[English Translation Test Accuphase E-480 / hifi & records 04/2019]
Revolutionary
With the E-480 Accuphase is presenting the successor to the E-470. But there's a lot more behind it than just a cosmetic facelift.
Already the visual differences between the new Accuphase E-480 integrated amplifier and its precursor E-470 are clearly obvious and immediately discernible to the sympathetic eyes of the beholder. The status LEDs are no longer concealed behind the display glass cover and have instead slipped onto the front panel. Many of the controls, which are hidden behind a massive flap and were formerly designed as pushbuttons, are now rotary switches and Accuphase has also changed their positions.
In my opinion definitely for the better, because to me operating the E-480 seems to be even more intuitive than was the case with the precursor, which was already good in this regard. But with these words the upgrade from the E-470 which made its debut in 2014 and which I had the pleasure of presenting in issue 1/2017 to the E-480 has by far not been fully described yet. Because deep inside the integrated amp a lot more things have changed as well.
Those who are a little versed in electronic parts will know that for two decades the
»mobile devices« of this world at first the iPods, then the smartphones have been controlling the demand and thus ruling the market. Genuine new developments of transistors for audio applications became rare a long time ago, but fortunately one can also strike a bonanza in the fields of medical, measurement or video technology.
Nobody needs to tell Accuphase the importance of selecting the right components for a high-end amplifier; the Japanese already referred precisely to this fact in the brochure of their first power amplifier back in 1973 (long before the subject became popular over here, then gradually accepted among experts and finally totally overestimated).

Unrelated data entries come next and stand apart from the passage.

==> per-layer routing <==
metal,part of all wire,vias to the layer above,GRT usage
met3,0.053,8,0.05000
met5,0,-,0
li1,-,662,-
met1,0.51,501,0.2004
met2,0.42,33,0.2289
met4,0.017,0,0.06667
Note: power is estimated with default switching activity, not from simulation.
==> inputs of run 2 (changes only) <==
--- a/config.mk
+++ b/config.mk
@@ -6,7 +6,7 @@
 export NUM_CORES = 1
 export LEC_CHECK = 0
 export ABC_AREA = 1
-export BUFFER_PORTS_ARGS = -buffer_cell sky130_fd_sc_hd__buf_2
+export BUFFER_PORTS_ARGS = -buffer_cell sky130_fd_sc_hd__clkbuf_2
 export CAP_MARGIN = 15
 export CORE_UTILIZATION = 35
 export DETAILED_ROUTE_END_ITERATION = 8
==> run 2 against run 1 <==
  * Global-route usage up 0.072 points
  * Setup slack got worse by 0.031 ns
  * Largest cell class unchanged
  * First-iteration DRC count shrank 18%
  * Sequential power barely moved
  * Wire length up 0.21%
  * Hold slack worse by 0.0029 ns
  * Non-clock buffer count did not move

Like all amp-builders Accuphase had once started using bipolar transistors, then step by step converted the driver stages to mosfets in the 1980s and finally also fitted the power stages with them in the 1990s. The class-A power amplifiers from that era the
A-20, A-50 and A-100 all had identical power mosfets made by Toshiba on their heatsinks. The E-470, too, was still equipped with newer Toshibas, even with the same types which are also doing service in the E-600 integrated big brother and the A-250
reference mono blocks. But recently Accuphase has turned towards other makers beside the long-standing favorite supplier Toshiba and started using power transistors from Fairchild in the A-75 and International Rectifier in the E-650 respectively. So it's only logical that the E-480 may now benefit from the current power mosfets of this manufacturer (IRFP 240/9240) as well.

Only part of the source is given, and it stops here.